--- DATASET ENTRIES Enclosed Below ---

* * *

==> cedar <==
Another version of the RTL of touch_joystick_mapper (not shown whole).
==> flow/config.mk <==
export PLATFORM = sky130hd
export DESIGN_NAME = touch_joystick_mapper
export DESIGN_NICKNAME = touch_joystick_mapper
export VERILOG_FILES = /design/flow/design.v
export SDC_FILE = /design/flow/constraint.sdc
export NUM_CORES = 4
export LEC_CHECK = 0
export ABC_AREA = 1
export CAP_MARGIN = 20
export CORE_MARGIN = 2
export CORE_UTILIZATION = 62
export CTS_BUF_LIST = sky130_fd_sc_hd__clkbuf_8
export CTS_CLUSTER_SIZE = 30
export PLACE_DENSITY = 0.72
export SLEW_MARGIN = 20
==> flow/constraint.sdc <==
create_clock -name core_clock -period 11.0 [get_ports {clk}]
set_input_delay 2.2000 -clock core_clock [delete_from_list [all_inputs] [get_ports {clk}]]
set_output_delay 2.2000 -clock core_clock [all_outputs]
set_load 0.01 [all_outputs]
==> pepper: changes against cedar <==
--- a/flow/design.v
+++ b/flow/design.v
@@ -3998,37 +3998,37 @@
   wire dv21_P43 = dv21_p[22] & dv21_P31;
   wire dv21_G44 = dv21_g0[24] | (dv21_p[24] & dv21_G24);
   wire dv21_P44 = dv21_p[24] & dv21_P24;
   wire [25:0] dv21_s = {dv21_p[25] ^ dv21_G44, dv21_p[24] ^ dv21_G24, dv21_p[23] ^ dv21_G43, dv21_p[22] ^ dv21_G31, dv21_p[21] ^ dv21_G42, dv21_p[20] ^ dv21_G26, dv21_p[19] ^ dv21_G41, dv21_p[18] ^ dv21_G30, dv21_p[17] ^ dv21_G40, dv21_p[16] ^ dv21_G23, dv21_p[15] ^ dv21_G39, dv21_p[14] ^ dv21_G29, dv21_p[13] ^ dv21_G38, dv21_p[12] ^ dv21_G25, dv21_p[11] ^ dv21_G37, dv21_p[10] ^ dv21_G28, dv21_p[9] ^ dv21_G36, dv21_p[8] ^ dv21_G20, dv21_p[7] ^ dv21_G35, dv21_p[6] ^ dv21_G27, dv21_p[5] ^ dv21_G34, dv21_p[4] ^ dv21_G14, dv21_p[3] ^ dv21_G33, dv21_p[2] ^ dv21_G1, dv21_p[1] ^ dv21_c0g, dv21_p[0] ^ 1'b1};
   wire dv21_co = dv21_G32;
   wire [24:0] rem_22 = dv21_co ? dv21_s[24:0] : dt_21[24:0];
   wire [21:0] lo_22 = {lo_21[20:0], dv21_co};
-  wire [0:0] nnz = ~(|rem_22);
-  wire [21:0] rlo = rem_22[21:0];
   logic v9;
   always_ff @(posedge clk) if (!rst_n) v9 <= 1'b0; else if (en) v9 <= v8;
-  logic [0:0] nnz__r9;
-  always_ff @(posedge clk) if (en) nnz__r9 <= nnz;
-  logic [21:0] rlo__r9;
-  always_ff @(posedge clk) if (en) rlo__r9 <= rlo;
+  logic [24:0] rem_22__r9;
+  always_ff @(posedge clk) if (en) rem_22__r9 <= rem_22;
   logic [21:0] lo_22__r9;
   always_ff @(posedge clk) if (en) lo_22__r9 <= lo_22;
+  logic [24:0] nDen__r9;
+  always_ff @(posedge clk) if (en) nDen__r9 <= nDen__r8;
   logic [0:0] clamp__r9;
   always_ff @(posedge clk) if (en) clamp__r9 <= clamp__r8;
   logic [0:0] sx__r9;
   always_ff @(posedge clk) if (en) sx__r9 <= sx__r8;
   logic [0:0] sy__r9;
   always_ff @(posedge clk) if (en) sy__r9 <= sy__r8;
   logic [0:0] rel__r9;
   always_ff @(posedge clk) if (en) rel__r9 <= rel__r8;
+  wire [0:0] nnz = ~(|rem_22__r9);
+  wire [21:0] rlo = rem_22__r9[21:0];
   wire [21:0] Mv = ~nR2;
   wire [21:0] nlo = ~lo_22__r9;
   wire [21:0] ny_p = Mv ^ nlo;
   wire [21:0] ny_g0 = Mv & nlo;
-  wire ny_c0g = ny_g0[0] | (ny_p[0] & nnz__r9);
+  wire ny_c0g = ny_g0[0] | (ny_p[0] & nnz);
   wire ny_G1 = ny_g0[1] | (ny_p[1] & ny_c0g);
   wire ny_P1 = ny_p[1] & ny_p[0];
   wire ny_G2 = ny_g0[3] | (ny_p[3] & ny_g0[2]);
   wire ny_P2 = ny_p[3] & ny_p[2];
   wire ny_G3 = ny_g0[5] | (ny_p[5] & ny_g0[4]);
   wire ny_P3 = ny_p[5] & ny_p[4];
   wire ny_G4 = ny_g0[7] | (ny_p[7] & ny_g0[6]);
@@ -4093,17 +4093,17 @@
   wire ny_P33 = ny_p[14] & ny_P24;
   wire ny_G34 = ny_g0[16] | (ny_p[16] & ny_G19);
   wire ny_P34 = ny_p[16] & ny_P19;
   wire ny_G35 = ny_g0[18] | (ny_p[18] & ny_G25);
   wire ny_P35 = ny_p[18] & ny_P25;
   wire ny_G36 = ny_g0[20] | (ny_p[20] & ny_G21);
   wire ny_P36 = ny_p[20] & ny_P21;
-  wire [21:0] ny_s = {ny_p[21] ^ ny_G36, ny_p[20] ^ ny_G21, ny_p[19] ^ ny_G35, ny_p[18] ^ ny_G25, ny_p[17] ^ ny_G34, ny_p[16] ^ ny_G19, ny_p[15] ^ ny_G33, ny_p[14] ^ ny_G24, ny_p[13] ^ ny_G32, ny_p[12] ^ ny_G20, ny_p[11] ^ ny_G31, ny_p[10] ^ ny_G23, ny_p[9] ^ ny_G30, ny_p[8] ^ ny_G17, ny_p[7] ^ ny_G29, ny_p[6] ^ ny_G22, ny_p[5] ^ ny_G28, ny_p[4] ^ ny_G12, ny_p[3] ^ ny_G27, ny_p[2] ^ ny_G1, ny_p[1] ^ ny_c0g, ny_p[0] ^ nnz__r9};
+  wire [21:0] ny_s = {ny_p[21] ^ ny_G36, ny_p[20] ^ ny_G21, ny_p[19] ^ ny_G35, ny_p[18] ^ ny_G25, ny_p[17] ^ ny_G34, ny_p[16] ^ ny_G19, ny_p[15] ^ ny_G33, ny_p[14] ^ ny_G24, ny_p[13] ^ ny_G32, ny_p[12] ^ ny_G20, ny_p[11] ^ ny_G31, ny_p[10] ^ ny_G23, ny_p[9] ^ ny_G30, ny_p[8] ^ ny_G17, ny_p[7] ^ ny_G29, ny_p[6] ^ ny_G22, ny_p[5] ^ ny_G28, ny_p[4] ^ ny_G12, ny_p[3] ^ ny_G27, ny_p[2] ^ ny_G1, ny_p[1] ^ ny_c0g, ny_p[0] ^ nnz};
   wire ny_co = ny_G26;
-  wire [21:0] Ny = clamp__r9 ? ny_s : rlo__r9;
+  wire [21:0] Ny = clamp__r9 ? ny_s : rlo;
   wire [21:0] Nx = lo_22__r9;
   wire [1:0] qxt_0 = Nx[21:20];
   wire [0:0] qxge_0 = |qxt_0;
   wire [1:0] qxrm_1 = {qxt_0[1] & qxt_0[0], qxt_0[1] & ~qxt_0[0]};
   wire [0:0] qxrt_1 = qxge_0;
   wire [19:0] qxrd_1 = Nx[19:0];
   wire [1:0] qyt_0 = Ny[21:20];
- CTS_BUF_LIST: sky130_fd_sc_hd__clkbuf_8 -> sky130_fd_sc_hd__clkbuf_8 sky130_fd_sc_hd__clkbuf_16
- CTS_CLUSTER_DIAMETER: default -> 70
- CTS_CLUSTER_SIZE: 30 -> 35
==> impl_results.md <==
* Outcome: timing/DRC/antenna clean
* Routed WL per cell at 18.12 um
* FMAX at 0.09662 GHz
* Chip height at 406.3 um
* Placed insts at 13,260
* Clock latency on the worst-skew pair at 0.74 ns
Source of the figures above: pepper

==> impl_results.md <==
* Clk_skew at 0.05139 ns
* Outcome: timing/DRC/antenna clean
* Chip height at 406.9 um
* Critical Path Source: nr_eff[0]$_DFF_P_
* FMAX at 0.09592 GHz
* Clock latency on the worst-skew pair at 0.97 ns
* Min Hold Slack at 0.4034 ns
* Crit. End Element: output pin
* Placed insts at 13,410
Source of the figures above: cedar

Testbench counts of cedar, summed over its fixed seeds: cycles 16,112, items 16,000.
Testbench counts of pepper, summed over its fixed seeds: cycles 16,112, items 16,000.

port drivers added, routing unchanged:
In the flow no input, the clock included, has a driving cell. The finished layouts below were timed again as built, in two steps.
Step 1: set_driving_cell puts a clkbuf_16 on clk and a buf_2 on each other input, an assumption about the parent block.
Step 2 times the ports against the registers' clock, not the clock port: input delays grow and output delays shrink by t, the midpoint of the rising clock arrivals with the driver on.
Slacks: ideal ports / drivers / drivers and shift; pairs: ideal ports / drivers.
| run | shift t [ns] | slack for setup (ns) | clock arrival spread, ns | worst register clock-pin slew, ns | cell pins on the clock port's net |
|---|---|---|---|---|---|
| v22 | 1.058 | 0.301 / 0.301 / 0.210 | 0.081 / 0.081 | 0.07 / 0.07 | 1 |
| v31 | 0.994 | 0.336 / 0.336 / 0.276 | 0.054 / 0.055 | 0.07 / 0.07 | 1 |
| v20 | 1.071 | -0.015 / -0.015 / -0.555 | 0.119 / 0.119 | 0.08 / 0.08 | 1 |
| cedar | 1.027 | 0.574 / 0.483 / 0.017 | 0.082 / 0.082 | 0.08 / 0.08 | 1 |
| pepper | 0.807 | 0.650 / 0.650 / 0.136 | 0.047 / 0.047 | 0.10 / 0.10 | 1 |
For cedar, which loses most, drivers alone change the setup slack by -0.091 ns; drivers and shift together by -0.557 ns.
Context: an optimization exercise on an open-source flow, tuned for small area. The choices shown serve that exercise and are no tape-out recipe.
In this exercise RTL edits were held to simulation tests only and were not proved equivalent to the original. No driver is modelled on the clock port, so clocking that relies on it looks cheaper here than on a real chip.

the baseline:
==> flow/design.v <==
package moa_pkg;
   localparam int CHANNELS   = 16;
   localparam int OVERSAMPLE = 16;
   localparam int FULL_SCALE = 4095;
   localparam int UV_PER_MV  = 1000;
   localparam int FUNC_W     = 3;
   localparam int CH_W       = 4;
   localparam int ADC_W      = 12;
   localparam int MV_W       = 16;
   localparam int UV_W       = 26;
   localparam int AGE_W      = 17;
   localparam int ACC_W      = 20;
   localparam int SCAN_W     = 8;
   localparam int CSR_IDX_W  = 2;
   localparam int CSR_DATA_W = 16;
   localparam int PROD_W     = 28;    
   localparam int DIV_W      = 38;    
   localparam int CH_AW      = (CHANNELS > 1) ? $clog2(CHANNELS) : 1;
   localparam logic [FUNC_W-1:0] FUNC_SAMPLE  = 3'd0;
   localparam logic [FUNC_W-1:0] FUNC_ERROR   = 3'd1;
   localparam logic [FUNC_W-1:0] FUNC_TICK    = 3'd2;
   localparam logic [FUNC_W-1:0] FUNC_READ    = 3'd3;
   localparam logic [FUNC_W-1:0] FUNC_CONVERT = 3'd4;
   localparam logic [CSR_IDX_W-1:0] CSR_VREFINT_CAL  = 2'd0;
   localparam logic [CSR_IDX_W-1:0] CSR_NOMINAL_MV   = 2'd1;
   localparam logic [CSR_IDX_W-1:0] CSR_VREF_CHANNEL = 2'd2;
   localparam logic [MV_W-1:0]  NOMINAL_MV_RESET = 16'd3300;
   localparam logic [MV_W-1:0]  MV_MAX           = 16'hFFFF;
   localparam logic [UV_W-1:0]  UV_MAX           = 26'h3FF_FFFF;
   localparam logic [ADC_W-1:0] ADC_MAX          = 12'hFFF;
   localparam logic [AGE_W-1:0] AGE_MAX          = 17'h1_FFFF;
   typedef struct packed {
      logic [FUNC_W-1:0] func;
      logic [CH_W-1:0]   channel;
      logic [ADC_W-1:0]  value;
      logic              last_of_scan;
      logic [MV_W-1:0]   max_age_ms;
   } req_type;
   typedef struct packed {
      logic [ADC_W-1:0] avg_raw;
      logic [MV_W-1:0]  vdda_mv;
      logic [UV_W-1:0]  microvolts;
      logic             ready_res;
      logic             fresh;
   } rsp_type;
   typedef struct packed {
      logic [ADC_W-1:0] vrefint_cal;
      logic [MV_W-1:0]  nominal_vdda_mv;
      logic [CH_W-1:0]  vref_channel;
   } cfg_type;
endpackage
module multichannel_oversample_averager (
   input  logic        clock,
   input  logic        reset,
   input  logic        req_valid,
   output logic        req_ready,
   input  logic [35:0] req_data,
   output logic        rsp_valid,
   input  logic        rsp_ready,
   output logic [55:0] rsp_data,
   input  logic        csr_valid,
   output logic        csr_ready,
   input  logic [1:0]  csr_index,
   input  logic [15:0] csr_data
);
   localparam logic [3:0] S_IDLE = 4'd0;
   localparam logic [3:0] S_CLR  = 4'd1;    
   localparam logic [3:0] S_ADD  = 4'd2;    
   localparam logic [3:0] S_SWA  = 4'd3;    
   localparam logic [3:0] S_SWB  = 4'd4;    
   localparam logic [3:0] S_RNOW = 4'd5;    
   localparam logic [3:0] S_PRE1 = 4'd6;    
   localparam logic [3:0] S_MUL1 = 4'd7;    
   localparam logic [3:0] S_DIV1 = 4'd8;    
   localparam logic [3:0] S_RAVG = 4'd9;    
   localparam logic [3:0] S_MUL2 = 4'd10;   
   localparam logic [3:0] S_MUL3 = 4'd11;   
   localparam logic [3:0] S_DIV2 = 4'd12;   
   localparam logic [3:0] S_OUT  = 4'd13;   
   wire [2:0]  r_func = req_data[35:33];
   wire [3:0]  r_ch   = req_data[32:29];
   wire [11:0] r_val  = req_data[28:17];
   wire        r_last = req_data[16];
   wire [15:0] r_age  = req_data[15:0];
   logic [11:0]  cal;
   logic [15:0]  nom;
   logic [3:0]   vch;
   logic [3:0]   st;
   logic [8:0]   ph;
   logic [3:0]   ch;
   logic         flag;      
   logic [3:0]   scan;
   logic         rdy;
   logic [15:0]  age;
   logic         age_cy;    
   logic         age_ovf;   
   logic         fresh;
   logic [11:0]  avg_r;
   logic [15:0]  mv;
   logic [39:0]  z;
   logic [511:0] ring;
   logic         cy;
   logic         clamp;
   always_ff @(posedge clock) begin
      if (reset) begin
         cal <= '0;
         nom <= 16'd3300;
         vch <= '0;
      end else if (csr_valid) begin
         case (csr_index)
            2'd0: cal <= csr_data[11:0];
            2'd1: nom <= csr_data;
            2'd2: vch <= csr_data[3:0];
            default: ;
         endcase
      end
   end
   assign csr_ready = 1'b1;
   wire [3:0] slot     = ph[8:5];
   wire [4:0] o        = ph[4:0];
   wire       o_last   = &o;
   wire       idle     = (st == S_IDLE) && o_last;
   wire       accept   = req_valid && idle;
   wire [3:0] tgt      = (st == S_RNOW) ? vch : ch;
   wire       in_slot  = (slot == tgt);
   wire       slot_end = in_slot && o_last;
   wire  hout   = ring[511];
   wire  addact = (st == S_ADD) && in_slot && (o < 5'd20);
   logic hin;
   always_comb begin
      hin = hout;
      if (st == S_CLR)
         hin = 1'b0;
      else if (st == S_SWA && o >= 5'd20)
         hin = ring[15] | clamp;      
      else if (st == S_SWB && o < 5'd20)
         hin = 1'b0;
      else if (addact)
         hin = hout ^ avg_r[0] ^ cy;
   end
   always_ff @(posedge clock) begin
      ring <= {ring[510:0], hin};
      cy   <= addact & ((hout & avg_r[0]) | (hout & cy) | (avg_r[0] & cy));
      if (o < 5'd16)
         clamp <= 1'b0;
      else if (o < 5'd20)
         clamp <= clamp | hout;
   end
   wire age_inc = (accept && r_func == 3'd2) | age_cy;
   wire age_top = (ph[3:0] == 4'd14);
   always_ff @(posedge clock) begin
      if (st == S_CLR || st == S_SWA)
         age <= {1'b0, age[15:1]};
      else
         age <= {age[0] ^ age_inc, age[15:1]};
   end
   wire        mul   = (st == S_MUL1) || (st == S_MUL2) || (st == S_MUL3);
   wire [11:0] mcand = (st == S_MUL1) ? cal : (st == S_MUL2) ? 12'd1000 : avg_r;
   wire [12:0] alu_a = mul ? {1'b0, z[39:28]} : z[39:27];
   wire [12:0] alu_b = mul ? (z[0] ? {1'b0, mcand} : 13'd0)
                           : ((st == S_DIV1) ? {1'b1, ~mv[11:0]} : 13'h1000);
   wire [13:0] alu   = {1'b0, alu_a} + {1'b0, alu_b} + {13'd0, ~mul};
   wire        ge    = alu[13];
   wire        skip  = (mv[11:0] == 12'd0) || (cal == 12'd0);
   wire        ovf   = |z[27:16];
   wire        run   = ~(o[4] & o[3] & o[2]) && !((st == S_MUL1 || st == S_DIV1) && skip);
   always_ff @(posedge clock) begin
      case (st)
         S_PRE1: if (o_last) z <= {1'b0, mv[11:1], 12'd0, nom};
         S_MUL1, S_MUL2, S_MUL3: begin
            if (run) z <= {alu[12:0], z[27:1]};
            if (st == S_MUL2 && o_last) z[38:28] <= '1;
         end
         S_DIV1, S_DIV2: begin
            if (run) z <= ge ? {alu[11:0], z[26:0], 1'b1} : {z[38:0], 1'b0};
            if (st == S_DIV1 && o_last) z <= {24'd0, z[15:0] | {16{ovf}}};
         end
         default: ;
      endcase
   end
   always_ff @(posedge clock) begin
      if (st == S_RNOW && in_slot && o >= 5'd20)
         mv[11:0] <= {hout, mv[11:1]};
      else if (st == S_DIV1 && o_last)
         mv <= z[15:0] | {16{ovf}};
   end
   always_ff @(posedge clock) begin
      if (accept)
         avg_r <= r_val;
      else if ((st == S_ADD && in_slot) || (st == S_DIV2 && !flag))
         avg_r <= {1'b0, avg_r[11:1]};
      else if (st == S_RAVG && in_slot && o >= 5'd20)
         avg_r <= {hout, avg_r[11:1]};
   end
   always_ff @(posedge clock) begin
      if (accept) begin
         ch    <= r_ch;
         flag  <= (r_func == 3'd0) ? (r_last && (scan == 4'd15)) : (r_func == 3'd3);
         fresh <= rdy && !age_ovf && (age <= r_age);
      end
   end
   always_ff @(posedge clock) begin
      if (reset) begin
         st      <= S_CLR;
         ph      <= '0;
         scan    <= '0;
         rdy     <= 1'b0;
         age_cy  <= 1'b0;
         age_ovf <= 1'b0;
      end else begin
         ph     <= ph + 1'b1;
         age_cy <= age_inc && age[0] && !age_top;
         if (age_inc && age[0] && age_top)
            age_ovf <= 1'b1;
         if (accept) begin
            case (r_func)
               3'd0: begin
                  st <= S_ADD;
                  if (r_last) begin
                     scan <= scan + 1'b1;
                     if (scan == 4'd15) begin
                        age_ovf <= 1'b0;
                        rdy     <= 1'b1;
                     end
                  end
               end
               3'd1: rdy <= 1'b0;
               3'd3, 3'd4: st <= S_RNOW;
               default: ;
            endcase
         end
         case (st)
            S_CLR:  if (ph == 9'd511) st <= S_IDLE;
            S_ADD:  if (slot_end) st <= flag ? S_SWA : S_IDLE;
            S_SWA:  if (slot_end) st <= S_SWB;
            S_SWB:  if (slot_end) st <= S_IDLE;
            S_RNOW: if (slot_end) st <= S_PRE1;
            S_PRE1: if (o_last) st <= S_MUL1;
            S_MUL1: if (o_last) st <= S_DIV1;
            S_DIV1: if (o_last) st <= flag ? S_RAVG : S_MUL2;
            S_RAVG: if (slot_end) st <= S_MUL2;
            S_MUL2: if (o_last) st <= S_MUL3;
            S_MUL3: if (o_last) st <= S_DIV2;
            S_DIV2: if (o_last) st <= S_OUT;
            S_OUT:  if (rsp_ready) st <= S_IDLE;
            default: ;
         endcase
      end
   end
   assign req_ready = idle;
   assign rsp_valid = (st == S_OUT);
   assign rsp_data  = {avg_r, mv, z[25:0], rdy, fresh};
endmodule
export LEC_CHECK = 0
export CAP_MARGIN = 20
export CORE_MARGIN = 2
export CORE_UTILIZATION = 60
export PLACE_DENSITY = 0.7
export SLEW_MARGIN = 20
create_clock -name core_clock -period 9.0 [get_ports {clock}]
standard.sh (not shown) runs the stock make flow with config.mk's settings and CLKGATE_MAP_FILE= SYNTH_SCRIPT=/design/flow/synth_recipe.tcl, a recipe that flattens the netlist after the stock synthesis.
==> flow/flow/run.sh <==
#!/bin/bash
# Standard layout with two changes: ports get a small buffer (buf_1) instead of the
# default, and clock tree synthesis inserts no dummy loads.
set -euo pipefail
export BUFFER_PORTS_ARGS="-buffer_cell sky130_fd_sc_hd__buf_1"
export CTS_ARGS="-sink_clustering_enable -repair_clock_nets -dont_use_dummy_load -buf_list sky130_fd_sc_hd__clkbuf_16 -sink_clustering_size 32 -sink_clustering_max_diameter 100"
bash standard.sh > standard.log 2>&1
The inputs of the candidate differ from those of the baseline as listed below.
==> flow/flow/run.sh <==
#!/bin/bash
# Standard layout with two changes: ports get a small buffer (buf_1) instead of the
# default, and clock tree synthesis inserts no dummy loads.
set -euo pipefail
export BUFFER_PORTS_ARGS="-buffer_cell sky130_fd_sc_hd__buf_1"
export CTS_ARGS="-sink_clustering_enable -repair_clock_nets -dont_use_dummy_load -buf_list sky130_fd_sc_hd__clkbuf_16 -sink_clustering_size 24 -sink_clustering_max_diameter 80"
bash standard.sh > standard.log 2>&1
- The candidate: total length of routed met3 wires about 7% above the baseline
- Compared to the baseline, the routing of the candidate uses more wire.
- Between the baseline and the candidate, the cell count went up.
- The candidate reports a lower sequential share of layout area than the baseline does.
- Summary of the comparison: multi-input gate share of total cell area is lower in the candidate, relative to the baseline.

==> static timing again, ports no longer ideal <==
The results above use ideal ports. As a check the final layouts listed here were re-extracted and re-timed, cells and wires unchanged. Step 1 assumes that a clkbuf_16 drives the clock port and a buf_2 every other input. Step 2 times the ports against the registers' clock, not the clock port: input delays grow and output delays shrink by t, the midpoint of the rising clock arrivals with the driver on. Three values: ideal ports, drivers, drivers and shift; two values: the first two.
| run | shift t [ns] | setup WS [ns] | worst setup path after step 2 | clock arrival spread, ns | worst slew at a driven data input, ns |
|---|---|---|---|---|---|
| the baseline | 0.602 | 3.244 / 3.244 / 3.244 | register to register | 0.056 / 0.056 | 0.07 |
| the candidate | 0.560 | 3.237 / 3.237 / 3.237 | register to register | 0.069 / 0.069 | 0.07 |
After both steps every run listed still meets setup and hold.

--- End of Enclosed DATASET ENTRIES ---

An exact copy of the lines above, from the one containing "wire [24:0] rem_22" down to the one containing "logic [21:0] lo_22__r9;" and including both, is the whole answer; retype it and nothing else.

   wire [24:0] rem_22 = dv21_co ? dv21_s[24:0] : dt_21[24:0];
   wire [21:0] lo_22 = {lo_21[20:0], dv21_co};
-  wire [0:0] nnz = ~(|rem_22);
-  wire [21:0] rlo = rem_22[21:0];
   logic v9;
   always_ff @(posedge clk) if (!rst_n) v9 <= 1'b0; else if (en) v9 <= v8;
-  logic [0:0] nnz__r9;
-  always_ff @(posedge clk) if (en) nnz__r9 <= nnz;
-  logic [21:0] rlo__r9;
-  always_ff @(posedge clk) if (en) rlo__r9 <= rlo;
+  logic [24:0] rem_22__r9;
+  always_ff @(posedge clk) if (en) rem_22__r9 <= rem_22;
   logic [21:0] lo_22__r9;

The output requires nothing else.